= Swiss Air Force aircraft squadrons =

In the Swiss Air Force, an aircraft usually isn't deployed permanently to a given Squadron, which is especially true of the [militia] squadrons who are not permanently in service. Aircraft are used across several squadrons. Even the aircraft related to the Squadron, such as the F/A-18C J-5017 from 17 Squadron, will be used by other squadrons.
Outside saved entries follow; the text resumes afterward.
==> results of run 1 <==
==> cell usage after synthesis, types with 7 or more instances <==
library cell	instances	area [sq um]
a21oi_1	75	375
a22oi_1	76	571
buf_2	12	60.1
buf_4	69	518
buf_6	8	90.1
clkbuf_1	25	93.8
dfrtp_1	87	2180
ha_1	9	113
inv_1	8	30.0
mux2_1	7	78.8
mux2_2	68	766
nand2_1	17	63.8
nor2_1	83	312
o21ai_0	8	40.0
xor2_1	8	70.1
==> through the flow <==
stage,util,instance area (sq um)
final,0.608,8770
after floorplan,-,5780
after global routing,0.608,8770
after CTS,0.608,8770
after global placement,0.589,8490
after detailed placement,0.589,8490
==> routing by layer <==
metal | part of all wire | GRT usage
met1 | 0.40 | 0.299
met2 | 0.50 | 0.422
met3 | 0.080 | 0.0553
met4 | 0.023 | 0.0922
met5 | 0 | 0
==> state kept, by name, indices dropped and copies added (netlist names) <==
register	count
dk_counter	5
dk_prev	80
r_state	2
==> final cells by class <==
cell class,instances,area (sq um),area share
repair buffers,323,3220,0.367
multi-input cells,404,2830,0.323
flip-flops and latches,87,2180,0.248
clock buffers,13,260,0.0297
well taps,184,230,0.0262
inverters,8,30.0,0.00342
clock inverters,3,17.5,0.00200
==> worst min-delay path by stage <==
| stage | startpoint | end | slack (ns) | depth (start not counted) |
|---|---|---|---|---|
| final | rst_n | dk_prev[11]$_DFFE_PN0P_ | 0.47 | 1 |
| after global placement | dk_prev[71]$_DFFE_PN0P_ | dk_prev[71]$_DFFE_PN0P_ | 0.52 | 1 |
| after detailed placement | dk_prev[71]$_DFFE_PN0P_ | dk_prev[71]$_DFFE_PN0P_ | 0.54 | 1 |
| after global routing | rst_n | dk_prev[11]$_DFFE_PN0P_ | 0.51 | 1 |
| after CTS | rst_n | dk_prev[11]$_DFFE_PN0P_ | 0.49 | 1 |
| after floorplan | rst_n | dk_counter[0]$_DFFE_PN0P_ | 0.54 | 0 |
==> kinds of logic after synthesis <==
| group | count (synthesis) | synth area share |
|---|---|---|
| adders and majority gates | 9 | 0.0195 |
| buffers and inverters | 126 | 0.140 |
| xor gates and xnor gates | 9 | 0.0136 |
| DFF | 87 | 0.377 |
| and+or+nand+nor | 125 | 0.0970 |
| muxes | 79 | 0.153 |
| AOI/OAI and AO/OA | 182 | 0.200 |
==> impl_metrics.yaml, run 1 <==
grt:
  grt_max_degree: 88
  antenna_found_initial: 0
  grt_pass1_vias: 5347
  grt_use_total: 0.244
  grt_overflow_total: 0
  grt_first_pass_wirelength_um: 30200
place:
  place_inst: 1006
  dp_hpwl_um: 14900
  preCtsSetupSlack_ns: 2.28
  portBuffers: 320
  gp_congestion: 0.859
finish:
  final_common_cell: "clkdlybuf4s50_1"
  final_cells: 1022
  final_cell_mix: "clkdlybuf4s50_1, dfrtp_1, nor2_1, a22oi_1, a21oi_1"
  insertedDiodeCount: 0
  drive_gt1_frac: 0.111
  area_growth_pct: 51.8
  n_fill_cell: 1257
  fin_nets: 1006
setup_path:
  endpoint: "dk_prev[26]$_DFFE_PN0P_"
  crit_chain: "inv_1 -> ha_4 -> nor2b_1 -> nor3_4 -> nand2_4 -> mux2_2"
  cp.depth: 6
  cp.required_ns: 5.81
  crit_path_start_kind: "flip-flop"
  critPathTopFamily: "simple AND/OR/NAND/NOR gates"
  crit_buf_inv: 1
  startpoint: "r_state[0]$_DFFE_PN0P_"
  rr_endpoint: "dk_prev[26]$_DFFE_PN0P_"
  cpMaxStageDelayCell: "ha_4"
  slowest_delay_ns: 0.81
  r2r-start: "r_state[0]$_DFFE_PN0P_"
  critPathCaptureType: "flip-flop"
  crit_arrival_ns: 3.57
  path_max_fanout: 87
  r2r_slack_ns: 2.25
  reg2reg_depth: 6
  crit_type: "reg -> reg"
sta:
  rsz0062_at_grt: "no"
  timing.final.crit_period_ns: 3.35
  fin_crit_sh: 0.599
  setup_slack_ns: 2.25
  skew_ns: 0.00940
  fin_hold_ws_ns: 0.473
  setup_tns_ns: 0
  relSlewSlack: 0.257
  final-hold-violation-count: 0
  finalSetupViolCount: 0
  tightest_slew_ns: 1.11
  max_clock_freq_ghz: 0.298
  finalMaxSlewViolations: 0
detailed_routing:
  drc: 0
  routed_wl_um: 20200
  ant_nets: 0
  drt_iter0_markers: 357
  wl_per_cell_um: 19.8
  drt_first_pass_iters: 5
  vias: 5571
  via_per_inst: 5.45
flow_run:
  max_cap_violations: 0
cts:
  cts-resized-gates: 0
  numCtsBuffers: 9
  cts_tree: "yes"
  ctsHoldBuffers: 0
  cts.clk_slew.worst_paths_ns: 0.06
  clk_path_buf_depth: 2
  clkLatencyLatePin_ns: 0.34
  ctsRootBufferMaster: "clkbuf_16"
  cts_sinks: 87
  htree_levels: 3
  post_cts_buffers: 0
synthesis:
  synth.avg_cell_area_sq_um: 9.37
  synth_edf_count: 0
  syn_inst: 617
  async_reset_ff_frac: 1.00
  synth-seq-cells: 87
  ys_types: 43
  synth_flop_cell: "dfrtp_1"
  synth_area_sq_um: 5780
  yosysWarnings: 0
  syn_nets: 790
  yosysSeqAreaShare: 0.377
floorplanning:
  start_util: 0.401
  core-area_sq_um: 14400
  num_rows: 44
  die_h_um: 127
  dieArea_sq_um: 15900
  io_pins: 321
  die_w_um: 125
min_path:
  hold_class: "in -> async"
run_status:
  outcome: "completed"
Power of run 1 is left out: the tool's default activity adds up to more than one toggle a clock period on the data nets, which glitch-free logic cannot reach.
--- src/rtl/mpu_reg_pkg.sv ---
// Shared definitions for the MPU bridge register bank: doorbell FSM states,
// STATUS/DOORBELL bit positions and the offsets of the control words.
package mpu_reg_pkg;

  typedef enum logic [1:0] {
    DB_IDLE    = 2'd0,
    DB_REQ     = 2'd1,
    DB_RELEASE = 2'd2
  } db_state_e;

  localparam int STAT_BUSY_BIT = 0;
  localparam int STAT_DROP_BIT = 1;
  localparam int DB_GO_BIT     = 0;
  localparam int DROP_CLR_BIT  = 1;

  // Control words sit directly after the data registers.
  function automatic int doorbell_ofs(input int num_regs);
    return num_regs;
  endfunction

  function automatic int status_ofs(input int num_regs);
    return num_regs + 1;
  endfunction

endpackage

--- src/rtl/sync_2ff.sv ---
// Two-flop synchronizer for a single asynchronous level, async active-high reset.
module sync_2ff (
  input  logic i_clk,
  input  logic i_rst,
  input  logic i_d,
  output logic o_q
);

  logic r_meta;
  logic r_sync;

  // NOTE: sequential state is always written with <= so every flop samples
  // the pre-edge value of its neighbours.
  always_ff @(posedge i_clk or posedge i_rst) begin
    if (i_rst) begin
      r_meta <= 1'b0;
      r_sync <= 1'b0;
    end else begin
      r_meta <= i_d;
      r_sync <= r_meta;
    end
  end

  assign o_q = r_sync;

endmodule
**config.mk**
```make
export PLATFORM = sky130hd
export DESIGN_NAME = interp_window_feeder
export DESIGN_NICKNAME = d
export VERILOG_FILES = /design/src/rtl/interp_pkg.sv /design/src/rtl/interp_shift_window.sv /design/src/rtl/interp_window_feeder.sv
export SDC_FILE = /design/constraint.sdc
export NUM_CORES = 1
export LEC_CHECK = 0
export CAP_MARGIN = 15
export CORE_MARGIN = 3
export CORE_UTILIZATION = 30
export DETAILED_ROUTE_END_ITERATION = 7
export PLACE_DENSITY_LB_ADDON = 0.2
export SYNTH_ARGS = -nofsm -noshare
export SYNTH_HDL_FRONTEND = slang
export SYNTH_SLANG_ARGS = --single-unit
```
**constraint.sdc**
```tcl
create_clock -name clk -period 2.5 [get_ports clk]
set_input_delay 0.5 -clock clk [delete_from_list [all_inputs] [get_ports clk]]
set_output_delay 0.5 -clock clk [all_outputs]
set_load 0.01 [all_outputs]
```
**src/rtl/interp_pkg.sv**
```systemverilog
// Shared constants and state encoding for the interpolation window feeder.
// Kept separate so the tap-filter blocks downstream can share the same definitions.
package interp_pkg;

   localparam int unsigned NTAPS      = 8;
   localparam int unsigned FRAC_W     = 4;
   localparam int unsigned CENTER_TAP = 3;

   typedef enum logic [1:0] {
      IDLE   = 2'd0,
      FILL   = 2'd1,
      STREAM = 2'd2
   } state_e;

endpackage

```
**src/rtl/interp_shift_window.sv**
```systemverilog
// History shift register for the sliding window: entry 0 is oldest, entry DEPTH-1 newest.
// load_first starts a fresh row, clearing stale history below the new top sample.
module interp_shift_window #(
   parameter int unsigned DW    = 32,
   parameter int unsigned DEPTH = 7
) (
   input  logic                  clk,
   input  logic                  rst_n,
   input  logic                  i_shift,
   input  logic                  i_load_first,
   input  logic [DW-1:0]         i_data,
   output logic [DEPTH*DW-1:0]   o_win
);

   logic [DW-1:0] r_win [DEPTH];

   always_ff @(posedge clk or negedge rst_n) begin
      if (!rst_n) begin
         for (int unsigned k = 0; k < DEPTH; k++) r_win[k] <= '0;
      end else if (i_load_first) begin
         for (int unsigned k = 0; k < DEPTH - 1; k++) r_win[k] <= '0;
         r_win[DEPTH-1] <= i_data;
      end else if (i_shift) begin
         for (int unsigned k = 0; k < DEPTH - 1; k++) r_win[k] <= r_win[k+1];
         r_win[DEPTH-1] <= i_data;
      end
   end

   for (genvar g = 0; g < DEPTH; g++) begin : g_flat
      assign o_win[g*DW +: DW] = r_win[g];
   end

endmodule

```
**src/rtl/interp_window_feeder.sv**
```systemverilog
// Builds sliding NTAPS-sample windows from a valid/ready sample stream, one registered
// window per output position, tagged with the row's fractional phase.
module interp_window_feeder #(
   parameter int unsigned IW      = 10,
   parameter int unsigned DW      = 32,
   parameter int unsigned NTAPS   = 8,
   parameter int unsigned ROW_LEN = 16
) (
   input  logic                              clk,
   input  logic                              rst_n,
   input  logic                              s_valid,
   output logic                              s_ready,
   input  logic [IW-1:0]                     s_data,
   input  logic                              s_sol,
   input  logic [interp_pkg::FRAC_W-1:0]     s_frac,
   output logic                              m_valid,
   input  logic                              m_ready,
   output logic [NTAPS*DW-1:0]               m_x,
   output logic [interp_pkg::FRAC_W-1:0]     m_frac,
   output logic                              m_last,
   output logic                              err
);

   import interp_pkg::*;

   localparam int unsigned HIST   = NTAPS - 1;
   localparam int unsigned FILL_W = 3;
   localparam int unsigned POS_W  = (ROW_LEN > 1) ? $clog2(ROW_LEN) : 1;
   localparam logic [FILL_W-1:0] FILL_PRE = FILL_W'(HIST - 1);
   localparam logic [POS_W-1:0]  POS_LAST = POS_W'(ROW_LEN - 1);

   state_e                    r_state, w_state_nxt;
   logic [FILL_W-1:0]         r_fill_cnt, w_fill_nxt;
   logic [POS_W-1:0]          r_pos_cnt, w_pos_nxt;
   logic [FRAC_W-1:0]         r_frac, w_frac_nxt;
   logic                      r_err, w_err_nxt;

   logic                      r_m_valid;
   logic [NTAPS*DW-1:0]       r_m_x;
   logic [FRAC_W-1:0]         r_m_frac;
   logic                      r_m_last;

   logic                      w_accept;
   logic                      w_shift;
   logic                      w_load_first;
   logic                      w_out_load;
   logic                      w_out_last;
   logic [DW-1:0]             w_new;
   logic [HIST*DW-1:0]        w_win;

   // Only STREAM is throttled by the output register; filling never touches it.
   assign s_ready  = (r_state != STREAM) || !r_m_valid || m_ready;
   assign w_accept = s_valid && s_ready;
   assign w_new    = DW'(s_data);

   interp_shift_window #(
      .DW    (DW),
      .DEPTH (HIST)
   ) u_win (
      .clk          (clk),
      .rst_n        (rst_n),
      .i_shift      (w_shift),
      .i_load_first (w_load_first),
      .i_data       (w_new),
      .o_win        (w_win)
   );

   always_ff @(posedge clk or negedge rst_n) begin
      if (!rst_n) begin
         r_state    <= IDLE;
         r_fill_cnt <= '0;
         r_pos_cnt  <= '0;
         r_frac     <= '0;
         r_err      <= 1'b0;
      end else begin
         r_state    <= w_state_nxt;
         r_fill_cnt <= w_fill_nxt;
         r_pos_cnt  <= w_pos_nxt;
         r_frac     <= w_frac_nxt;
         r_err      <= w_err_nxt;
      end
   end

   always_comb begin
      w_state_nxt  = r_state;
      w_fill_nxt   = r_fill_cnt;
      w_pos_nxt    = r_pos_cnt;
      w_frac_nxt   = r_frac;
      w_err_nxt    = r_err;
      w_shift      = 1'b0;
      w_load_first = 1'b0;
      w_out_load   = 1'b0;
      w_out_last   = 1'b0;

      // A start-of-row always restarts filling, whatever the current state.
      if (w_accept && s_sol) begin
         w_frac_nxt   = s_frac;
         w_load_first = 1'b1;
         w_fill_nxt   = FILL_W'(1);
         w_pos_nxt    = '0;
         w_state_nxt  = FILL;
         if (r_state != IDLE) w_err_nxt = 1'b1;
      end else if (w_accept) begin
         case (r_state)
            IDLE: begin
               w_err_nxt = 1'b1;
            end
            FILL: begin
               w_shift    = 1'b1;
               w_fill_nxt = r_fill_cnt + FILL_W'(1);
               if (r_fill_cnt == FILL_PRE) w_state_nxt = STREAM;
            end
            STREAM: begin
               w_shift    = 1'b1;
               w_out_load = 1'b1;
               w_out_last = (r_pos_cnt == POS_LAST);
               if (w_out_last) begin
                  w_state_nxt = IDLE;
                  w_pos_nxt   = '0;
                  w_fill_nxt  = '0;
               end else begin
                  w_pos_nxt = r_pos_cnt + POS_W'(1);
               end
            end
            default: w_state_nxt = IDLE;
         endcase
      end
   end

   // Output register: loads on a STREAM accept, drains on m_ready otherwise.
   always_ff @(posedge clk or negedge rst_n) begin
      if (!rst_n) begin
         r_m_valid <= 1'b0;
         r_m_x     <= '0;
         r_m_frac  <= '0;
         r_m_last  <= 1'b0;
      end else if (w_out_load) begin
         r_m_valid <= 1'b1;
         r_m_x     <= {w_new, w_win};
         r_m_frac  <= r_frac;
         r_m_last  <= w_out_last;
      end else if (m_ready) begin
         r_m_valid <= 1'b0;
      end
   end

   assign m_valid = r_m_valid;
   assign m_x     = r_m_x;
   assign m_frac  = r_m_frac;
   assign m_last  = r_m_last;
   assign err     = r_err;

endmodule
```
==> summary.txt <==
Global routing
  – GR Overflow Total: 0
  – Pin count of the biggest net entering global routing: between 40 and 50
  – Global-route wire length before repair: ~26000 µm
  – Vias in the first global route: between 4000 and 5000
  – Initial antenna violation count: 0
  – GR Util All Layers: a little under an eighth

Floorplanning
  – DIE AREA: approximately 0.029 mm²
  – Initial Utilization: 30.6%
  – Placeable Area: about 0.026 mm²
  – Die Y: between 150 and 200 µm
  – Die Width: about 170 µm
  – # rows: between 50 and 60
  – Num ports: 283

Worst setup path
  – Crit start category: flip-flop
  – CP max-delay cell: dfrtp_1
  – CP max stage delay: 400 ps
  – CP Cell Sequence: inv_1 -> ha_1 -> nand3b_4 -> buf_4 -> dlymetal6s2s_1
  – CP Class: reg -> out
  – WP data arrival: around 1600 ps
  – Critical path peak fanout: 9
  – Crit end category: primary output
  – CP required: ~2000 ps

Synth
  – Post-synth top area cell: dfrtp_1
  – Count leader, synth: buf_4
  – Post-synthesis sequential area ratio: 53.2%
  – Prevailing post-synth register cell: dfrtp_1
  – Yosys top cell area share: between 50% and 60%
  – Synth top area cells: dfrtp_1 53%, buf_4 17%, mux2_2 14%
  – Post-Syn Area: 0.00799 mm²
  – FF+latch count, synth: between 150 and 200
  – Ys async rst share: 100%
  – Synth cell count leaders: 177 x buf_4, 170 x dfrtp_1, 118 x nand2_1
  – Post-Syn Instances: 709
  – Ys Warns: 0
  – Synth unique cells: 30
  – Syn_area_per_cell: about 11 µm²
  – EDFF count, synth: 0

Job
  – Max-cap violation count: 0

Drt
  – Routed Wire Length: between 15000 and 20000 µm
  – Post-route ant nets: 0
  – Vias per inst: 4.06
  – Initial DRC count: between 200 and 250
  – Number of detailed-route iterations in the first pass: 6
  – Via count: about 4700
  – DRC viols: 0
  – Wire length per cell: 14.7 µm

Clocking
  – CTS sink cnt: 170
  – CTS tree: built
  – CTS buffer count: 17
  – Post-CTS setup buffers: 0
  – Clk_lat worst skew: roughly 420 ps
  – Clock tree buffer depth: 2
  – Root Driver: clkbuf_16
  – Number of H-tree levels: 4
  – Worst-path clk slew: about 70 ps

Power and ir drop
  – Worst VDD drop: ~0.36 mV
  – Pwr/cell area: approximately 800 mW/mm²
  – Total power: around 7700 µW
  – Leakage dissipation: approximately 0.0047 µW

Timing
  – Post-route clock period utilization: between 80 and 90%
  – Clock Skews: roughly 7.4 ps
  – Max Slew Vio Count: 0
  – Final Worst Setup Slack: ~440 ps
  – RSZ-0062 raised after global routing: no
  – Final hold vios: 0
  – Final setup vio count: 0
  – Setup TNS: 0 ps
  – Fmax: 0.486 GHz
  – Tmin final: 2060 ps

Status
  – Outcome: finished, final reports clean

Layout
  – Area Growth Syn to Fin: 19.2%
  – Post-route cell area: around 0.0095 mm²
  – Number of antenna diodes: 0
  – Layout net count: 847
  – Layout cells sized above 1: 18.3%

Place
  – Setup WS pre-CTS: around 150 ps
  – Post-DP HPWL: approximately 12000 µm
  – Gpl congestion: roughly 0.73
  – PortBufs: around 110
  – DP Area: just under 0.009 mm²

Worst hold path
  – Hold Path Class: reg -> reg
Older aircraft will often be retired from front-line service to support squadrons, for example, the Hawker Hunter from a fighter-bomber to a target tug. Two full-scale Hugo Wolf F/A-18C simulators, tail numbers X-5098 and X-5099, are non-flying training simulators for ground crew and not part of any squadron.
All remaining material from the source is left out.